В комнате жены под этой картиной стоял обогреватель высотой свыше шестидесяти сантиметров, шириной чуть больше тридцати, длиной примерно три метра. Жена любила ставить на него какие-нибудь небольшие безделушки.

Итак, однажды осенью 1984 года я проводил профессора Кодайру и странного молодого человека в комнату покойной жены, достал три сиденья, но не знал, куда и как их посадить.

Так как было сказано, что живосущая Родительница хочет поговорить, я ждал, пока юноша сядет. Он уселся на сиденье перед обогревателем, профессор, не воспользовавшись сиденьем, сел поодаль, и я, последовав его примеру, стал внимательно наблюдать за молодым человеком.

Юноша, повернувшись лицом к картине, два раза ударил в ладони, затем, отвернувшись, сложил молитвенно руки, и прямо на наших глазах его лицо изменилось: глаза запали, рот сильно искривился, он стал похож на старуху и, вдруг воскликнув: «Кодзиро-сан!» — заговорил о том январском дне, спустя год после окончания войны, когда я, с намерением написать биографию Вероучительницы, посетил родной дом Мики Накаяма в Саммайдэн. Обойдя дом Вероучительницы, за которым протекала чистая речка, я прошел вглубь деревни по переулку и увидел маленькую лавочку дешевых сладостей, в которой торговала почти столетняя старуха. Кроме нее, в живых не осталось людей, знавших Вероучительницу Мики Накаяма с самого дня ее рождения. Она с радостью и гордостью рассказывала мне все, что знала о Вероучительнице. Ее манера говорить, слова, которые она употребляла, отличались от речи уроженцев этой деревни и звучали странно, по-старинному.

В это время Родительница произнесла:

— Хорошо, что тогда ты поговорил с этой старушкой. Потому что вскоре она скончалась… То, что она говорила, было на самом деле…

Интонации, модуляции голоса юноши полностью совпадали с манерой разговора той старушки из лавки дешевых сладостей.
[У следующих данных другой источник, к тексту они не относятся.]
===== src/rtl/acq_sample_fifo.sv =====
// Sample FIFO for acq_ctrl: buffers samples during the acquisition window, streams them out with a last tag.
// Optional build macro ACQ_FIFO_STATS_EN adds a saturating drop_cnt output.
module acq_sample_fifo #(
    parameter  int DATA_W = 16,
    parameter  int DEPTH  = 16,
    localparam int AW     = $clog2(DEPTH)
) (
    input  logic              clk,
    input  logic              rst,
    input  logic              acq_en,
    input  logic              in_valid,
    input  logic [DATA_W-1:0] in_data,
    output logic              out_valid,
    input  logic              out_ready,
    output logic [DATA_W-1:0] out_data,
    output logic              out_last,
    output logic [AW:0]       level,
    output logic              full,
    output logic              empty,
`ifdef ACQ_FIFO_STATS_EN
    output logic [15:0]       drop_cnt,
`endif
    output logic              overflow
);

    typedef enum logic [1:0] {
        S_IDLE,
        S_CAPTURE,
        S_DRAIN
    } state_t;

    localparam logic [AW:0]   LVL_ONE  = (AW+1)'(1);
    localparam logic [AW:0]   LVL_FULL = (AW+1)'(DEPTH);
    localparam logic [AW-1:0] PTR_ONE  = AW'(1);

    state_t              r_state;
    logic [AW-1:0]       r_wr_ptr;
    logic [AW-1:0]       r_rd_ptr;
    logic [AW:0]         r_level;
    logic                r_overflow;
    logic [DATA_W-1:0]   r_mem [DEPTH];

    logic w_full;
    logic w_empty;
    logic w_out_valid;
    logic w_wr;
    logic w_drop;
    logic w_pop;
    logic w_start;

    assign w_full  = (r_level == LVL_FULL);
    assign w_empty = (r_level == '0);

    // The newest entry is held back during capture so the last tag can be placed once the window closes.
    always_comb begin
        // NOTE: default assignment first so every path drives the signal and no latch is inferred.
        w_out_valid = 1'b0;
        case (r_state)
            S_CAPTURE: w_out_valid = (r_level > LVL_ONE);
            S_DRAIN:   w_out_valid = !w_empty;
            default:   w_out_valid = 1'b0;
        endcase
    end

    assign w_wr    = acq_en & in_valid & ~w_full & (r_state != S_DRAIN);
    assign w_drop  = acq_en & in_valid & ~w_wr;
    assign w_pop   = w_out_valid & out_ready;
    assign w_start = (r_state == S_IDLE) & acq_en;

    always_ff @(posedge clk) begin
        // NOTE: sequential state uses non-blocking assignments so all registers update from pre-edge values.
        if (rst) begin
            r_state    <= S_IDLE;
            r_wr_ptr   <= '0;
            r_rd_ptr   <= '0;
            r_level    <= '0;
            r_overflow <= 1'b0;
        end else begin
            if (w_wr)  r_wr_ptr <= r_wr_ptr + PTR_ONE;
            if (w_pop) r_rd_ptr <= r_rd_ptr + PTR_ONE;

            case ({w_wr, w_pop})
                2'b10:   r_level <= r_level + LVL_ONE;
                2'b01:   r_level <= r_level - LVL_ONE;
                default: r_level <= r_level;
            endcase

            if (w_drop)       r_overflow <= 1'b1;
            else if (w_start) r_overflow <= 1'b0;

            case (r_state)
                S_IDLE: begin
                    if (acq_en) r_state <= S_CAPTURE;
                end
                S_CAPTURE: begin
                    if (!acq_en) r_state <= w_empty ? S_IDLE : S_DRAIN;
                end
                S_DRAIN: begin
                    if (w_pop && r_level == LVL_ONE) r_state <= S_IDLE;
                end
                default: r_state <= S_IDLE;
            endcase
        end
    end

    // NOTE: the sample array is not reset; out_data is masked while out_valid is low instead.
    always_ff @(posedge clk) begin
        if (w_wr) r_mem[r_wr_ptr] <= in_data;
    end

`ifdef ACQ_FIFO_STATS_EN
    logic [15:0] r_drop_cnt;

    always_ff @(posedge clk) begin
        if (rst || w_start)                  r_drop_cnt <= '0;
        else if (w_drop && r_drop_cnt != '1) r_drop_cnt <= r_drop_cnt + 16'd1;
    end

    assign drop_cnt = r_drop_cnt;
`endif

    assign out_valid = w_out_valid;
    assign out_data  = w_out_valid ? r_mem[r_rd_ptr] : '0;
    assign out_last  = w_out_valid & (r_state == S_DRAIN) & (r_level == LVL_ONE);
    assign level     = r_level;
    assign full      = w_full;
    assign empty     = w_empty;
    assign overflow  = r_overflow;

endmodule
Не успел я это подумать, как юноша голосом Родительницы сказал:

— Благодарю вас… — Он сложил молитвенно руки, и тут его лицо, копировавшее выражение лица старухи, стало лицом прежнего молодого человека. Он поднялся с подушки и, обернувшись ко мне, поклонился.

Когда дочь поспешно встала, чтобы приготовить чай, он, сказав, что ему надо идти подрабатывать, откланялся. Вместе с ним ушел и профессор Кодайра.